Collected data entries

______________________________

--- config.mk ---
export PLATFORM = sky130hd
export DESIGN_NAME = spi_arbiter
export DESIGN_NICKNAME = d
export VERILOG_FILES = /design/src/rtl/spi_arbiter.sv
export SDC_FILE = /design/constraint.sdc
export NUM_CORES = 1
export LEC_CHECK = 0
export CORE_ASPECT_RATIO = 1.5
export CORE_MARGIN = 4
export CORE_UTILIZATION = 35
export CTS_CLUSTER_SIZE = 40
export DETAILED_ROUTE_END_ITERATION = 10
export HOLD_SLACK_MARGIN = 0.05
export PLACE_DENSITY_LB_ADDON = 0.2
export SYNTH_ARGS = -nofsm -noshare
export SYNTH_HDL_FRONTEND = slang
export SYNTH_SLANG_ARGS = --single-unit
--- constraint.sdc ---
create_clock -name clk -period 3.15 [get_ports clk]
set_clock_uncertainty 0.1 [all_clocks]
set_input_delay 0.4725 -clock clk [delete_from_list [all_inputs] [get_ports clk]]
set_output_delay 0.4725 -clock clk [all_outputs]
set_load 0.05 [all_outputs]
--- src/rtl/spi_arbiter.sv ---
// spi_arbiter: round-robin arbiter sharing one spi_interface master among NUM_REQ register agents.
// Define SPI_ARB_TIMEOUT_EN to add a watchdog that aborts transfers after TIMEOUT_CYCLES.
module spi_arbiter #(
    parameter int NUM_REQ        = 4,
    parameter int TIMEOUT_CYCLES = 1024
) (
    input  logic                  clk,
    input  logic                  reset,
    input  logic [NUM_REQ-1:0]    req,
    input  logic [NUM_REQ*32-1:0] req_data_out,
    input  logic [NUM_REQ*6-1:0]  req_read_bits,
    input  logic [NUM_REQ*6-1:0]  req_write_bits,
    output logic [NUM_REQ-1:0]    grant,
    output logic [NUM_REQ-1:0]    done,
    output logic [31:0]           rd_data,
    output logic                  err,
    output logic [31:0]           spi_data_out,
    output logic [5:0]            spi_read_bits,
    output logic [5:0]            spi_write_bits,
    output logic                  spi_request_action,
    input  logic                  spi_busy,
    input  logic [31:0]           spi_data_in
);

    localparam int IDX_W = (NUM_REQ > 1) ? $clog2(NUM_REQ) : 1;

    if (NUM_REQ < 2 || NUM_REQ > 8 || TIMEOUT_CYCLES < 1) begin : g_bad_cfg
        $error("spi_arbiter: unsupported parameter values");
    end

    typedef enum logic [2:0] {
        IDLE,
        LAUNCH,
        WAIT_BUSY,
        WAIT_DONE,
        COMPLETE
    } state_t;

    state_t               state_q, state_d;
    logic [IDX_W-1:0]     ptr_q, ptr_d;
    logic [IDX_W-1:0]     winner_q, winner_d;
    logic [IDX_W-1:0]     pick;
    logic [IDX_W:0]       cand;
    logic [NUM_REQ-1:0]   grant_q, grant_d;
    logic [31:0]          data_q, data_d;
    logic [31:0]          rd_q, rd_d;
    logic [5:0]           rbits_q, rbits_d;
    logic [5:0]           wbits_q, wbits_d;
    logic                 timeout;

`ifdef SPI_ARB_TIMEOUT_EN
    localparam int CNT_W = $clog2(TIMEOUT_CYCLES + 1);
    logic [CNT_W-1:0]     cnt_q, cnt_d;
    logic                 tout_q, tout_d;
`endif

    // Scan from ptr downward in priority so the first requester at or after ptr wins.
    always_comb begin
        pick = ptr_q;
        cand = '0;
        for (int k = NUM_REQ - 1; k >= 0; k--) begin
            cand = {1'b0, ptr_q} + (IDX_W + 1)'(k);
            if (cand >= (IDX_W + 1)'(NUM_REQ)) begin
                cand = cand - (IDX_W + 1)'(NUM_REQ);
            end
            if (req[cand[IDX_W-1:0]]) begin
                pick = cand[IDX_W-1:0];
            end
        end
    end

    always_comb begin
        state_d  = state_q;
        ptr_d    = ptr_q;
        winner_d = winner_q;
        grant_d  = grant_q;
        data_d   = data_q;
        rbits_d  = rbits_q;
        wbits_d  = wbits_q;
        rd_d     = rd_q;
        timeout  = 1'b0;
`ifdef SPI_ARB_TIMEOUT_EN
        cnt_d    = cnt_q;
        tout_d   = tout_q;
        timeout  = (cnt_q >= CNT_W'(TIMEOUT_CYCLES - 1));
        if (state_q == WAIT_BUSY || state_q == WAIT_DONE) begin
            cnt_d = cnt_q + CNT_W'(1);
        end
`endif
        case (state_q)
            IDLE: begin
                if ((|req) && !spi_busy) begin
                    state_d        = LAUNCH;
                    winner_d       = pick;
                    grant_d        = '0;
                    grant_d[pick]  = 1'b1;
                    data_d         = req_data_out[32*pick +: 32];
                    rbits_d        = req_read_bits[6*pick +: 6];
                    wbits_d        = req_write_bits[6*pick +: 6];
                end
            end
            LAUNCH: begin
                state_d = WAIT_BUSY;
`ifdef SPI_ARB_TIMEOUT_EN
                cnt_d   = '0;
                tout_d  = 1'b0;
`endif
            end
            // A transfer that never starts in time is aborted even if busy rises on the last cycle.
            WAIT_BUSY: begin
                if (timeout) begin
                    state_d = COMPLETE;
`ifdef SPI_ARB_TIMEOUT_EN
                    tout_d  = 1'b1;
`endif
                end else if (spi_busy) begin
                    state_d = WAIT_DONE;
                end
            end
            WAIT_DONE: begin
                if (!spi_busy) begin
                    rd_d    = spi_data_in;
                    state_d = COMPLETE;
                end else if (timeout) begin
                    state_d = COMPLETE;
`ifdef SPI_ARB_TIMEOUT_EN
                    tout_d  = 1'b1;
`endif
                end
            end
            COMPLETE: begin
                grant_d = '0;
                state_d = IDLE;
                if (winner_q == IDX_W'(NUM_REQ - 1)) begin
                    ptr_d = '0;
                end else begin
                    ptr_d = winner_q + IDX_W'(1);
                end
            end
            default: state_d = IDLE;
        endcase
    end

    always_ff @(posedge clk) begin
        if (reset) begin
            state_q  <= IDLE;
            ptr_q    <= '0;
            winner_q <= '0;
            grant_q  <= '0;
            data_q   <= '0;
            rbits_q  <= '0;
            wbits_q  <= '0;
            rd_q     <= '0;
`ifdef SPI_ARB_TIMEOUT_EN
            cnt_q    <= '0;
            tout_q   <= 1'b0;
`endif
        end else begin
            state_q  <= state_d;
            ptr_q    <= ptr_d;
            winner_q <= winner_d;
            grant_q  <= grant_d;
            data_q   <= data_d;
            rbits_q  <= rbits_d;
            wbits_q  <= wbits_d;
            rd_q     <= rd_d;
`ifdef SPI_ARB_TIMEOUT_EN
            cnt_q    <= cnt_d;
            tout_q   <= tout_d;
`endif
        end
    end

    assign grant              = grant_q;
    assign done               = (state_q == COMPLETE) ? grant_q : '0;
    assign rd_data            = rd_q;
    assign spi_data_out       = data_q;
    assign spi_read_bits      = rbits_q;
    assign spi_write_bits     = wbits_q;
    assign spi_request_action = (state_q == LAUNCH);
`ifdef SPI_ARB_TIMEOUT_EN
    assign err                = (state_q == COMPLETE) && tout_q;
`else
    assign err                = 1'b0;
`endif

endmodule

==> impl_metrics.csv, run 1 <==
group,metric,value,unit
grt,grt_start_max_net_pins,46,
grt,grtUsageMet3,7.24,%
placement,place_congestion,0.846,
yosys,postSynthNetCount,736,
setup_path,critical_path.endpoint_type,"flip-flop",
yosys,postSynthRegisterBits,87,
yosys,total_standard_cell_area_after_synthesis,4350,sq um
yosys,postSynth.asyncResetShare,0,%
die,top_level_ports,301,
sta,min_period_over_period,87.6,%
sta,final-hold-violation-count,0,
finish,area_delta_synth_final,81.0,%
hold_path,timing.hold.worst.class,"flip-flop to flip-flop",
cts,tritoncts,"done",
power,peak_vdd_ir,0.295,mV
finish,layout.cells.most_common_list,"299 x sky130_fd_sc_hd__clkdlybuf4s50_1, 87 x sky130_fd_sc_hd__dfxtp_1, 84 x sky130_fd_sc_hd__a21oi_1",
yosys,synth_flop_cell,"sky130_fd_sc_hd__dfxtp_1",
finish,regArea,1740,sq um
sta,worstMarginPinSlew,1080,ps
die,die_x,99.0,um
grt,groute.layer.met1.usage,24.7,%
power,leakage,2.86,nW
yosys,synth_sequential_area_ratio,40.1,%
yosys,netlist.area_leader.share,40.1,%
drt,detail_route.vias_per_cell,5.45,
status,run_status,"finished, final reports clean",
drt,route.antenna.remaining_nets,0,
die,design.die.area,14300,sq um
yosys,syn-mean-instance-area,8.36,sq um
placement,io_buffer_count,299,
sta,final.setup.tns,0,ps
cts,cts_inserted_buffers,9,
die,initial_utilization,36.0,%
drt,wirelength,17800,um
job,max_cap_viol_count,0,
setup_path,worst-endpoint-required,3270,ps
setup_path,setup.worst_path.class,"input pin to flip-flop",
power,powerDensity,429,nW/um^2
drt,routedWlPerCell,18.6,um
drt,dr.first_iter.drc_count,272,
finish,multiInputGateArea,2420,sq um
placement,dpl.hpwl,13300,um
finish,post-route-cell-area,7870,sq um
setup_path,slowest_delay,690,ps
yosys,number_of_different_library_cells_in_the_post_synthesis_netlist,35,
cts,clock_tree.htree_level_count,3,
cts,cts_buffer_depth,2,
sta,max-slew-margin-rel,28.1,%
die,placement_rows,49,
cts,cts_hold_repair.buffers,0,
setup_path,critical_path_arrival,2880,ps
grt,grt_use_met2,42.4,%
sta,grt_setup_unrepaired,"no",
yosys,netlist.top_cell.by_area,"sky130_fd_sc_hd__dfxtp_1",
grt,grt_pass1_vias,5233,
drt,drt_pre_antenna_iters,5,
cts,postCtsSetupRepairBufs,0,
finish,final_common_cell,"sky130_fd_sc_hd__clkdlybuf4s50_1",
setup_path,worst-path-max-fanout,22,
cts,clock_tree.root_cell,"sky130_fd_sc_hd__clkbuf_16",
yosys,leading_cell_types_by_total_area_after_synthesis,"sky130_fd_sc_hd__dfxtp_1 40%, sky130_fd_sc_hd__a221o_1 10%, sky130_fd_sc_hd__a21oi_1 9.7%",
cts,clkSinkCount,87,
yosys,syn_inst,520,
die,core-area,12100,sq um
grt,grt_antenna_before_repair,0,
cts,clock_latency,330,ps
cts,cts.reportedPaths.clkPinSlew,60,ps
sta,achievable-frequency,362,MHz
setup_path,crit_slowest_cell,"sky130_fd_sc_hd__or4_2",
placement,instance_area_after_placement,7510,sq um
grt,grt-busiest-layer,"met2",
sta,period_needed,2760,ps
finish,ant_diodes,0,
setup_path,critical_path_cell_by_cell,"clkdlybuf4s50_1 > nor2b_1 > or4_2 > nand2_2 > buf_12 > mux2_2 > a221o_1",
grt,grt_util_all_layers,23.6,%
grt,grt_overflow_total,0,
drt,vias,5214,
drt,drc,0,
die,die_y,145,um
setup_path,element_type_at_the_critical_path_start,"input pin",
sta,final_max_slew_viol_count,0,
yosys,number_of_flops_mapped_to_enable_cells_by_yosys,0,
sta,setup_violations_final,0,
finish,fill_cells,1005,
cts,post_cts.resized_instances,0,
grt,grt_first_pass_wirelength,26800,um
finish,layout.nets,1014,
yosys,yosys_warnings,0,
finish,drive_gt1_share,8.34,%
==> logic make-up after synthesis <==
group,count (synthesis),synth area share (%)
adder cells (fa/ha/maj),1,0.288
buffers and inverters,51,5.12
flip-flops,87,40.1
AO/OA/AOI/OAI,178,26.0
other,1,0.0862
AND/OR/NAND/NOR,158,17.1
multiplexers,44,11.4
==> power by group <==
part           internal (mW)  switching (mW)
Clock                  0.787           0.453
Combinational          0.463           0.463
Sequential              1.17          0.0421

______________________________

- _DIRECTIONS_
Check every line of the entries above, and copy those that carry the string "class".

- _ANSWER TO THIS PROBLEM_
hold_path,timing.hold.worst.class,"flip-flop to flip-flop",
setup_path,setup.worst_path.class,"input pin to flip-flop",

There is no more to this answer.